» **Directions**
Take the data below and copy exactly the lines starting at the one with "a31oi | 6 | 6" and finishing at the one with "(Power assumes the", both included.

[Source records]
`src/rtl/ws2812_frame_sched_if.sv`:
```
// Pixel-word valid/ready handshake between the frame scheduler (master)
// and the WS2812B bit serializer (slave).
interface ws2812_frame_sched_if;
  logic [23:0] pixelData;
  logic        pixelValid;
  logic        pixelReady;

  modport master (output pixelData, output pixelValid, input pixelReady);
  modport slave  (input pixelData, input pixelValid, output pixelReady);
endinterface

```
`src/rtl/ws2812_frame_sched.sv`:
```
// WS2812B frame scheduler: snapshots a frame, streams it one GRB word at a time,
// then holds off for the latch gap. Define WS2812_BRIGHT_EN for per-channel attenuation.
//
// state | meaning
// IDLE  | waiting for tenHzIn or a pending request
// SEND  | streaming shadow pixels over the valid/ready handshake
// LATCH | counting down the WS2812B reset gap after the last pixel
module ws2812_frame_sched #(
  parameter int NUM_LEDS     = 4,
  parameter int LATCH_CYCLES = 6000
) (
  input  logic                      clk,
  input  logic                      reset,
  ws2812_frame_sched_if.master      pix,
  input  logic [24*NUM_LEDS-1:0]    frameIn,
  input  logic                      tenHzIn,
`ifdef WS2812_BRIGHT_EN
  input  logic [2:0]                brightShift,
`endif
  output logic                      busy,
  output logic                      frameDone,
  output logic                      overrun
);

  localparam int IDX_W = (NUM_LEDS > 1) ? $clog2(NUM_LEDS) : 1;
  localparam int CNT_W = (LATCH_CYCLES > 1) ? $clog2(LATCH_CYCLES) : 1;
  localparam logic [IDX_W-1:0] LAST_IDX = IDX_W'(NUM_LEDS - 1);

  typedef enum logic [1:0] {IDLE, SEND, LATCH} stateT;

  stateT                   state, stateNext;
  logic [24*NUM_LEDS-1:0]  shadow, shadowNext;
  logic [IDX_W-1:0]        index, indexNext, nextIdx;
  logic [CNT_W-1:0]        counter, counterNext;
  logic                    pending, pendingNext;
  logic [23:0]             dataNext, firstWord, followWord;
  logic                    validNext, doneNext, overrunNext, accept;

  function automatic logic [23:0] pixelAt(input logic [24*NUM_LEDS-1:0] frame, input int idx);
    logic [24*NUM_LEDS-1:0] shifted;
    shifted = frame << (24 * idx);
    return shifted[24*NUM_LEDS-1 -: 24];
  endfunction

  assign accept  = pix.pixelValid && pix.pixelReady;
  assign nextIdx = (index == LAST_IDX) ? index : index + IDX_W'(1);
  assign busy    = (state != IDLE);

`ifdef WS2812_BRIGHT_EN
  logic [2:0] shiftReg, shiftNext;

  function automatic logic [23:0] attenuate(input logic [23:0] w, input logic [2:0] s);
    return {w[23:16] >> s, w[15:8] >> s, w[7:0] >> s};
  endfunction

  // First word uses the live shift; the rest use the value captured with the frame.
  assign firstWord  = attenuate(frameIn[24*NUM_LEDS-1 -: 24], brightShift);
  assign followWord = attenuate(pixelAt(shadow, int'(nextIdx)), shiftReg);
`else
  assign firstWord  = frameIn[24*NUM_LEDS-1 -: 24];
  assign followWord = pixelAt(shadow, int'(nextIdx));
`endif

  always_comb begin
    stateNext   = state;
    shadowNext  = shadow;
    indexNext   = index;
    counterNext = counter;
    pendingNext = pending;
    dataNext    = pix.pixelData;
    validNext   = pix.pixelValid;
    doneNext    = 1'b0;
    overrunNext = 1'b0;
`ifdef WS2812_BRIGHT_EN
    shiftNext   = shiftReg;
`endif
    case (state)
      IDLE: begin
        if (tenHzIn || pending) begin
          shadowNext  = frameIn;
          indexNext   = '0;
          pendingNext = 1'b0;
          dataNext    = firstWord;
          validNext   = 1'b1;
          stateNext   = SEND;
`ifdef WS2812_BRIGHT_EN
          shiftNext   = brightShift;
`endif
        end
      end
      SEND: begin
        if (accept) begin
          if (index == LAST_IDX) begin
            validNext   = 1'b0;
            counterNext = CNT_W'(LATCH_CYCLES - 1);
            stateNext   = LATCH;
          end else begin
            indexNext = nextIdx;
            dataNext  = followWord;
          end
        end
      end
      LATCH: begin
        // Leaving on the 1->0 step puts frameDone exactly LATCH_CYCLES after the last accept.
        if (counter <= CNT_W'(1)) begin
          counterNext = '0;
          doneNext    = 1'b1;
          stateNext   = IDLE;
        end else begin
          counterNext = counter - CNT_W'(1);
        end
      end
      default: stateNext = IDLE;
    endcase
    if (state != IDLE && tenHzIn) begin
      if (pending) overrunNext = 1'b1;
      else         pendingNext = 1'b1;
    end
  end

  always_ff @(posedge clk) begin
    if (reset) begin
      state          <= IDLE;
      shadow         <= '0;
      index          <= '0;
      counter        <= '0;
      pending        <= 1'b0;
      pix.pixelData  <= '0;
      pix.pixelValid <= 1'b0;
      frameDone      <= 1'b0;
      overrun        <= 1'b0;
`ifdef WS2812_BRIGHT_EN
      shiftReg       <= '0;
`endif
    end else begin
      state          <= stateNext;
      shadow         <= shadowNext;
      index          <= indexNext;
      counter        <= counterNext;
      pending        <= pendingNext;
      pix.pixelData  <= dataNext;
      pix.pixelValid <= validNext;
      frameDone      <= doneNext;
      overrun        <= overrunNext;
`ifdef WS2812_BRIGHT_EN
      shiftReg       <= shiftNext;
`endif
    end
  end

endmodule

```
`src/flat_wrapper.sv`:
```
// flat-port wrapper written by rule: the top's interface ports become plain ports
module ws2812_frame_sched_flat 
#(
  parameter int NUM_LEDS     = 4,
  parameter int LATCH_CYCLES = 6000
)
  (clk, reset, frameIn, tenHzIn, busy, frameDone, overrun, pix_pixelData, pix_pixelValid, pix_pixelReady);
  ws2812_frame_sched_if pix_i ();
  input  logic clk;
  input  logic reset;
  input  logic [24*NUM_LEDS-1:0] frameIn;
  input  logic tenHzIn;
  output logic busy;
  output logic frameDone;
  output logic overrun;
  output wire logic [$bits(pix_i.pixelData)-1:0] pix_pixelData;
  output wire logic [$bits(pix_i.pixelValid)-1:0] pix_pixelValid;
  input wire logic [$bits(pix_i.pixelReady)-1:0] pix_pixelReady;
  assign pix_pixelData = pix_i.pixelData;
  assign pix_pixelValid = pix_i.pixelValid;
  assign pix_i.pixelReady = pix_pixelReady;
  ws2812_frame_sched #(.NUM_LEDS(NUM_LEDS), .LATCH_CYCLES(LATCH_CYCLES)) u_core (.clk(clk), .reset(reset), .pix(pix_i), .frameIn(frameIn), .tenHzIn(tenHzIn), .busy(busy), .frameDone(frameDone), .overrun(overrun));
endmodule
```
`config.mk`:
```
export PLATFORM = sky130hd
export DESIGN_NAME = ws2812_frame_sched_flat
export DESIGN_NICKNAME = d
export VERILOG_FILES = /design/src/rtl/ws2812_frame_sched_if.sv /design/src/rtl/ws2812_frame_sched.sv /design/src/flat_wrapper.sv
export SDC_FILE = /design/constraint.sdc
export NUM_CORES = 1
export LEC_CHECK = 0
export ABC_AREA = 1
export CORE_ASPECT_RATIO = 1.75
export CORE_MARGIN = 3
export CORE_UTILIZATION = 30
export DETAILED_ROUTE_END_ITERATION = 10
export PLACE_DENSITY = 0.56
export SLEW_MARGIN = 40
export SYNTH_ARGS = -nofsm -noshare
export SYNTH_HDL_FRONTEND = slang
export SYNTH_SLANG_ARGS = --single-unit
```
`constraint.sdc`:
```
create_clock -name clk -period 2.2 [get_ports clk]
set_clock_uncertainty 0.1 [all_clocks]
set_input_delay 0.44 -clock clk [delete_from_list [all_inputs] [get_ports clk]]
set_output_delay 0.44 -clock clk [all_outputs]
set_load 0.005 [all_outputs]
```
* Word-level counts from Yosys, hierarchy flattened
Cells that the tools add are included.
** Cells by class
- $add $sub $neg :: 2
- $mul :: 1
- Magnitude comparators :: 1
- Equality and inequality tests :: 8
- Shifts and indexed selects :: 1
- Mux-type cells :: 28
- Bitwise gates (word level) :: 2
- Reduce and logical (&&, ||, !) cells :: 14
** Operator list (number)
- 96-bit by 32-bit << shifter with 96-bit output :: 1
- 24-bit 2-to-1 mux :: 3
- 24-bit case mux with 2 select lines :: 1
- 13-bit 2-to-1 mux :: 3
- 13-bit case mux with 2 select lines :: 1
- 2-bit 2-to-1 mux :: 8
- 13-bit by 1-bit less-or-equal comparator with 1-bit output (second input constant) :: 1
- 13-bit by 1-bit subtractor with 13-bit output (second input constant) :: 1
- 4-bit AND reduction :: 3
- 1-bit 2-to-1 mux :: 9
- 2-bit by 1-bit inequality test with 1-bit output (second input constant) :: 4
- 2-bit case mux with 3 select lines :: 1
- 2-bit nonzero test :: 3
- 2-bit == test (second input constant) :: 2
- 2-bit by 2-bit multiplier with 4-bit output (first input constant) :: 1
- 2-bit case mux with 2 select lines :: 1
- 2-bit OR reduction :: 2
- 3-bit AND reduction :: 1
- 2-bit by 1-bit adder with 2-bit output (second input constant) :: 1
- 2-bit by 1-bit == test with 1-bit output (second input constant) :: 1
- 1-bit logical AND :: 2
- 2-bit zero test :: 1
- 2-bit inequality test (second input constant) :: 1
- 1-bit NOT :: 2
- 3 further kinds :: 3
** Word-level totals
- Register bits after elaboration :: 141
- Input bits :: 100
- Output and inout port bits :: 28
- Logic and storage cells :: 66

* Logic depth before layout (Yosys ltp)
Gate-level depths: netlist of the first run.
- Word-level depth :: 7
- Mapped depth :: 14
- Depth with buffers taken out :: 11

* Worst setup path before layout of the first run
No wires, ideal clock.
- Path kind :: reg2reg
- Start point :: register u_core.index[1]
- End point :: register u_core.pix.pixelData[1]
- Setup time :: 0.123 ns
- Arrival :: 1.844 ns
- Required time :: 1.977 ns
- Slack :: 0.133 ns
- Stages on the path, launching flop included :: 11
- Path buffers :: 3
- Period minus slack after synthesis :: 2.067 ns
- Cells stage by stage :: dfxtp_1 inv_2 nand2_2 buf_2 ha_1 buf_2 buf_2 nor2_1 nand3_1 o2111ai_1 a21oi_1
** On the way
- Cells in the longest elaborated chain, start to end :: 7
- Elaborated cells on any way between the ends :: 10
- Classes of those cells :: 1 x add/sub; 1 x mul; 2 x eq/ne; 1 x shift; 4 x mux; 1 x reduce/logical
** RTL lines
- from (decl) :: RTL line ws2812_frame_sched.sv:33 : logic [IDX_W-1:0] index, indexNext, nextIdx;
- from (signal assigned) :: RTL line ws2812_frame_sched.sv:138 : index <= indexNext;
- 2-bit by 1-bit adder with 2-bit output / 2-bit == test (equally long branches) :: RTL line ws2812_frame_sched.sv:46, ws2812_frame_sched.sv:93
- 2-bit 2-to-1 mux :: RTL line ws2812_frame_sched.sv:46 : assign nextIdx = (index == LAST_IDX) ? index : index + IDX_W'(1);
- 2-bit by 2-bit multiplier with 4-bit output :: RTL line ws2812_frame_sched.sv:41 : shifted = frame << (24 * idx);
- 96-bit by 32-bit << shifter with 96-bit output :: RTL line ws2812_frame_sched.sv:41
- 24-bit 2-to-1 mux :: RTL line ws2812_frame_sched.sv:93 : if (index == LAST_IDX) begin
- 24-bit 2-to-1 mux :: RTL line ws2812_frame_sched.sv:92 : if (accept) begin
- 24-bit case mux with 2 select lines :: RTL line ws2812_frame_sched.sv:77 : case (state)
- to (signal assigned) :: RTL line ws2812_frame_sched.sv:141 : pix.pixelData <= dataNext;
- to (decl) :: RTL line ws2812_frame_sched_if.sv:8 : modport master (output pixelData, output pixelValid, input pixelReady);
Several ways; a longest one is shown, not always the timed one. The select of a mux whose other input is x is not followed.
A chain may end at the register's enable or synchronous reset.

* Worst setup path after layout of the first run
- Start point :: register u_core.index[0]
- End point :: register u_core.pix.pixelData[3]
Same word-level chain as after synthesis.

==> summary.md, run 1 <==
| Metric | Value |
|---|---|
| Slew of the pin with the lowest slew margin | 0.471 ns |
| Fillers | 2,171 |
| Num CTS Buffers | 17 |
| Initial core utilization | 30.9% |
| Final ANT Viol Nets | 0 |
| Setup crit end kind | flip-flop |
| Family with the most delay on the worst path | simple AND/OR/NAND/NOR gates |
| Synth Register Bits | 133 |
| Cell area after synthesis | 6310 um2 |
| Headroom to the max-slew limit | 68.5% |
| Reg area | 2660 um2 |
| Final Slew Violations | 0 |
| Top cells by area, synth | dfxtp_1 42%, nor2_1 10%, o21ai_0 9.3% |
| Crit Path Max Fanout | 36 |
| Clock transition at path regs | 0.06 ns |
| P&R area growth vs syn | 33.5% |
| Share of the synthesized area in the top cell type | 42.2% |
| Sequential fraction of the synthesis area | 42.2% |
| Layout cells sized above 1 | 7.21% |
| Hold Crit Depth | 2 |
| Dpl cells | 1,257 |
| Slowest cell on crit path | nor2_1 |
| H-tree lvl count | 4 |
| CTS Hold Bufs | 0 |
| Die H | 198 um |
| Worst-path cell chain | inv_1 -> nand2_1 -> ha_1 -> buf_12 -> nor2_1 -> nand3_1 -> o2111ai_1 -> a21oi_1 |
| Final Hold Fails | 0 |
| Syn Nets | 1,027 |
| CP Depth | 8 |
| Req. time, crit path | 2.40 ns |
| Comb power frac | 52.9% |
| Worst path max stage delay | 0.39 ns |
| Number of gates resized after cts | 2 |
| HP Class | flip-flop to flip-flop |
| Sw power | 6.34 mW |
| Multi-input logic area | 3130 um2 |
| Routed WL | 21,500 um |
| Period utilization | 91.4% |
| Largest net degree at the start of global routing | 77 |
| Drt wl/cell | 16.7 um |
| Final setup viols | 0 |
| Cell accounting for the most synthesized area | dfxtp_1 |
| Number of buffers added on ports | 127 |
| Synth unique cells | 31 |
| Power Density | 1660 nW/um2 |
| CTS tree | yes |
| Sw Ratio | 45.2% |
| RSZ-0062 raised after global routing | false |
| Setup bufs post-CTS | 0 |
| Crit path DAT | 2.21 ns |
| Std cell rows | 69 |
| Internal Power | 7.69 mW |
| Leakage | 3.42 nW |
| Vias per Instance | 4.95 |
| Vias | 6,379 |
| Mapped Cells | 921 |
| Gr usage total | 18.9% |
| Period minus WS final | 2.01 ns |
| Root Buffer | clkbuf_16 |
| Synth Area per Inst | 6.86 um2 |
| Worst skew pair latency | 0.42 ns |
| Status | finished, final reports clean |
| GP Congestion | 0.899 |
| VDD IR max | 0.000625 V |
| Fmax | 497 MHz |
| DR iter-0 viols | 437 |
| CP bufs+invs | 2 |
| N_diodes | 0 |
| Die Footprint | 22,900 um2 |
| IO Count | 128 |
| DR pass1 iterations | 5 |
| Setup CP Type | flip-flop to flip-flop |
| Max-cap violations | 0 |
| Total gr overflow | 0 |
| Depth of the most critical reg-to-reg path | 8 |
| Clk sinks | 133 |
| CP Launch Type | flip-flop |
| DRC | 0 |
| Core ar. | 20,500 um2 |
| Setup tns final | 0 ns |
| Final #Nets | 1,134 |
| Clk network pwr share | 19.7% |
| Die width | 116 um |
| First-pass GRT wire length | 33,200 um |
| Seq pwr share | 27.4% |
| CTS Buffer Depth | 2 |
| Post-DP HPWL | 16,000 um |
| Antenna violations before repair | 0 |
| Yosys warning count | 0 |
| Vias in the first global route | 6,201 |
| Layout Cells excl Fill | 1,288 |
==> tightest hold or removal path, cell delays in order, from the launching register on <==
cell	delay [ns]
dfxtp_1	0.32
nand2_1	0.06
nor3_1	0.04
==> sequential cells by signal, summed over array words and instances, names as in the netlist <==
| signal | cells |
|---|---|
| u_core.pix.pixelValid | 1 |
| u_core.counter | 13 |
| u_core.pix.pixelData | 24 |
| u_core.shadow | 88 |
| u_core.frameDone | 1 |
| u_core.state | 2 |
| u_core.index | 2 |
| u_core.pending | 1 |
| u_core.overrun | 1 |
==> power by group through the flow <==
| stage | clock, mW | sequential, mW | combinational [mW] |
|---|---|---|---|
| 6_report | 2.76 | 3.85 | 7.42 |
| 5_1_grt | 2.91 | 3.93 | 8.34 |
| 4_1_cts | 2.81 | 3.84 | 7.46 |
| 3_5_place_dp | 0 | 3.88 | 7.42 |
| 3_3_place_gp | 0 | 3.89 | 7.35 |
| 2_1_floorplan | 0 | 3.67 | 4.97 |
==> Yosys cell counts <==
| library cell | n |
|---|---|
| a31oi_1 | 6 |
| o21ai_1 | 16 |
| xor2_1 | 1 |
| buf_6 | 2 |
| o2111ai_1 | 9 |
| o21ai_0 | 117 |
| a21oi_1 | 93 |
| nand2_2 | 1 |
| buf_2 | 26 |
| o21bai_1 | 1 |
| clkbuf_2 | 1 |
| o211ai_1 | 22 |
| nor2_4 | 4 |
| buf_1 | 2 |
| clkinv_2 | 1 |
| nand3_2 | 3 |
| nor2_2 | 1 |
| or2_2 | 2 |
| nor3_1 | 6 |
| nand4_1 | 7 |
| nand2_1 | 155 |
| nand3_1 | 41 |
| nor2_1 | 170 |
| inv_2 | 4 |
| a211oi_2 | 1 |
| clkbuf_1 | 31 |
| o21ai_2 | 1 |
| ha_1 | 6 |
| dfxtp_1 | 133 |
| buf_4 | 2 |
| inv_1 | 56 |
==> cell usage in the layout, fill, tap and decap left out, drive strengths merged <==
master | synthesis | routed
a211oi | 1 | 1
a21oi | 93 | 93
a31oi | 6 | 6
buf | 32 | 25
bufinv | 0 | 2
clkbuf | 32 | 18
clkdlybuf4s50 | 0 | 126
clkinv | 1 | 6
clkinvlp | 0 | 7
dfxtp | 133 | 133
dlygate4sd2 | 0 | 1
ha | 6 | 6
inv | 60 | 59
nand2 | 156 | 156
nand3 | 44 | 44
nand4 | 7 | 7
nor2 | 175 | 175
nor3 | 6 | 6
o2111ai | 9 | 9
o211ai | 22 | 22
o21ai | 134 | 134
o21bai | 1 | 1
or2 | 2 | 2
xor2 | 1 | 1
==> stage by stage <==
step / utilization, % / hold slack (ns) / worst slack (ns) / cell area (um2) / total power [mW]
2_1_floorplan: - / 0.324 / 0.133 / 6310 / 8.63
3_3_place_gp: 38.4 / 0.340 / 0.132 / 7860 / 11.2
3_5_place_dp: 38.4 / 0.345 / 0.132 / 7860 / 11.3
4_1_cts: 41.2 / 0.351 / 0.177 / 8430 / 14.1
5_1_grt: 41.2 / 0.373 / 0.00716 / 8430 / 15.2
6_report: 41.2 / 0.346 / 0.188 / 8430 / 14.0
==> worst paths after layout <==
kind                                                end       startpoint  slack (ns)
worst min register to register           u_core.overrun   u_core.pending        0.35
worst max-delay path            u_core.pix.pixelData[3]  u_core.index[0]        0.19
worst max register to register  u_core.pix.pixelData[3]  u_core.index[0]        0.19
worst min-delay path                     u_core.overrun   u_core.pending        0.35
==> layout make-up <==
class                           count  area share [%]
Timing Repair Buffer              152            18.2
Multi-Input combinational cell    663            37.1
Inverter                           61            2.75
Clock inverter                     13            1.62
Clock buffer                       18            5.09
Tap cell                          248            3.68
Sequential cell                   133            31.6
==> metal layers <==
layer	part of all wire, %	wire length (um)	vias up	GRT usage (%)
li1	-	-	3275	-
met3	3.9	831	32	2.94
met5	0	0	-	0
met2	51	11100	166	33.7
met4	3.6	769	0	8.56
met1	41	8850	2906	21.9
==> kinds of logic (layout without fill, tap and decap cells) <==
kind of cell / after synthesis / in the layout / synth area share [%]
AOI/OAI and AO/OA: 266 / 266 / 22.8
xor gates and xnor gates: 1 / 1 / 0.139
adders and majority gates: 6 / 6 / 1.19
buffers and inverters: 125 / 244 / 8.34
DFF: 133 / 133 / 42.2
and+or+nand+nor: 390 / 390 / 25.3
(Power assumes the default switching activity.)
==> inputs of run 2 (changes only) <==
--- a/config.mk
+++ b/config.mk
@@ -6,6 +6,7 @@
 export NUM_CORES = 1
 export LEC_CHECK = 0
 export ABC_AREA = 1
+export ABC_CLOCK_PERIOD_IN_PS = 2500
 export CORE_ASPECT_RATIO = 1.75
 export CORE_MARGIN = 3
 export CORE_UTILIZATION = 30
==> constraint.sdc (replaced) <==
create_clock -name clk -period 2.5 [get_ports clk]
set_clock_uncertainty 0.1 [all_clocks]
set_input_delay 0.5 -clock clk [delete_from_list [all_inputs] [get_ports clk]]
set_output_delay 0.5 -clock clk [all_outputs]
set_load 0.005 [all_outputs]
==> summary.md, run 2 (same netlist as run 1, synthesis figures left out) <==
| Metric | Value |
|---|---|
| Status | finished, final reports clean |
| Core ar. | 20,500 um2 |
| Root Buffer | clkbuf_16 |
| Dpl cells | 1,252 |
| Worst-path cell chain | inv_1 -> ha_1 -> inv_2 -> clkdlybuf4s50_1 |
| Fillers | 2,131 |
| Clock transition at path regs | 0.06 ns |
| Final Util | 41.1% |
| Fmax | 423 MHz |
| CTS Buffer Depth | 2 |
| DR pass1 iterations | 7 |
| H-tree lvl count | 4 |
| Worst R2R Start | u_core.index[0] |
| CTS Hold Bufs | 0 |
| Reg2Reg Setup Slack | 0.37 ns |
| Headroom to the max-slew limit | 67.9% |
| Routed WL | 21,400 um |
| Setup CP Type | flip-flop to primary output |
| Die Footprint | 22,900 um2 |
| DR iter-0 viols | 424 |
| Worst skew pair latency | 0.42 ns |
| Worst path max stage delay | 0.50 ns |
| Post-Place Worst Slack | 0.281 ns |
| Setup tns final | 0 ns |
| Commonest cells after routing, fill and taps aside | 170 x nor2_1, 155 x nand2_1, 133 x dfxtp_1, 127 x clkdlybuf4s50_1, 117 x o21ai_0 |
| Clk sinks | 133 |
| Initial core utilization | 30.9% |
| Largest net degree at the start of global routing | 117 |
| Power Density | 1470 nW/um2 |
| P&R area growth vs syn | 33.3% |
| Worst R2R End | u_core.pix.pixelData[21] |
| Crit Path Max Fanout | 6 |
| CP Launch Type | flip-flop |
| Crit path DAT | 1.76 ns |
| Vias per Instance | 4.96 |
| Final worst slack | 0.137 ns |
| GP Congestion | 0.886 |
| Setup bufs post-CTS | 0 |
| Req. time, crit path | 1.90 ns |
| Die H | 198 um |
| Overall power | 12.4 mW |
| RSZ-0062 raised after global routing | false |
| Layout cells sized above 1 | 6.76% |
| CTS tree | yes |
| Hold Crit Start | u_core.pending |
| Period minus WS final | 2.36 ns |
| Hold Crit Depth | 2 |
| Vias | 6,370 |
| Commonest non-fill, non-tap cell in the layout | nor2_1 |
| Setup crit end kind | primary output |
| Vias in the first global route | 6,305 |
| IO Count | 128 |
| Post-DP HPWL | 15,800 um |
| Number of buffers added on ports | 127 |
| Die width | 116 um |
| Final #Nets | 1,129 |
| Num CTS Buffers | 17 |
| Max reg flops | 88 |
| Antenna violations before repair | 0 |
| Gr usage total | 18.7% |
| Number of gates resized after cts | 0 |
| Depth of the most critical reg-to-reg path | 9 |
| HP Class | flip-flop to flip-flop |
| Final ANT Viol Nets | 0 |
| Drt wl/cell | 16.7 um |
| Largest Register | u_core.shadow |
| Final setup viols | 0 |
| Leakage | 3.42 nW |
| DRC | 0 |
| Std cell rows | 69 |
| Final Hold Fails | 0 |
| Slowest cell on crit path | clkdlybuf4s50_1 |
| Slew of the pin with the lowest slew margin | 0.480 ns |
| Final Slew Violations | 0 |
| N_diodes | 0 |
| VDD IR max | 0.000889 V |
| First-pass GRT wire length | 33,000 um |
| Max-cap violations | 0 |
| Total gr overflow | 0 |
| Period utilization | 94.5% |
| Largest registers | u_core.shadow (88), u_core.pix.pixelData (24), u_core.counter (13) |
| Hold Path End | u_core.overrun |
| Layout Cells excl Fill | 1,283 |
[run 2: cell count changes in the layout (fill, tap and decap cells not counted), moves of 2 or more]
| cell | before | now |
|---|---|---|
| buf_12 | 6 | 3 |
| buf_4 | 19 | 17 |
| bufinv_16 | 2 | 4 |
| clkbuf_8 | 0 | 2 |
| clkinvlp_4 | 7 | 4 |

» **Result of this exercise**
a31oi | 6 | 6
buf | 32 | 25
bufinv | 0 | 2
clkbuf | 32 | 18
clkdlybuf4s50 | 0 | 126
clkinv | 1 | 6
clkinvlp | 0 | 7
dfxtp | 133 | 133
dlygate4sd2 | 0 | 1
ha | 6 | 6
inv | 60 | 59
nand2 | 156 | 156
nand3 | 44 | 44
nand4 | 7 | 7
nor2 | 175 | 175
nor3 | 6 | 6
o2111ai | 9 | 9
o211ai | 22 | 22
o21ai | 134 | 134
o21bai | 1 | 1
or2 | 2 | 2
xor2 | 1 | 1
==> stage by stage <==
step / utilization, % / hold slack (ns) / worst slack (ns) / cell area (um2) / total power [mW]
2_1_floorplan: - / 0.324 / 0.133 / 6310 / 8.63
3_3_place_gp: 38.4 / 0.340 / 0.132 / 7860 / 11.2
3_5_place_dp: 38.4 / 0.345 / 0.132 / 7860 / 11.3
4_1_cts: 41.2 / 0.351 / 0.177 / 8430 / 14.1
5_1_grt: 41.2 / 0.373 / 0.00716 / 8430 / 15.2
6_report: 41.2 / 0.346 / 0.188 / 8430 / 14.0
==> worst paths after layout <==
kind                                                end       startpoint  slack (ns)
worst min register to register           u_core.overrun   u_core.pending        0.35
worst max-delay path            u_core.pix.pixelData[3]  u_core.index[0]        0.19
worst max register to register  u_core.pix.pixelData[3]  u_core.index[0]        0.19
worst min-delay path                     u_core.overrun   u_core.pending        0.35
==> layout make-up <==
class                           count  area share [%]
Timing Repair Buffer              152            18.2
Multi-Input combinational cell    663            37.1
Inverter                           61            2.75
Clock inverter                     13            1.62
Clock buffer                       18            5.09
Tap cell                          248            3.68
Sequential cell                   133            31.6
==> metal layers <==
layer	part of all wire, %	wire length (um)	vias up	GRT usage (%)
li1	-	-	3275	-
met3	3.9	831	32	2.94
met5	0	0	-	0
met2	51	11100	166	33.7
met4	3.6	769	0	8.56
met1	41	8850	2906	21.9
==> kinds of logic (layout without fill, tap and decap cells) <==
kind of cell / after synthesis / in the layout / synth area share [%]
AOI/OAI and AO/OA: 266 / 266 / 22.8
xor gates and xnor gates: 1 / 1 / 0.139
adders and majority gates: 6 / 6 / 1.19
buffers and inverters: 125 / 244 / 8.34
DFF: 133 / 133 / 42.2
and+or+nand+nor: 390 / 390 / 25.3
(Power assumes the default switching activity.)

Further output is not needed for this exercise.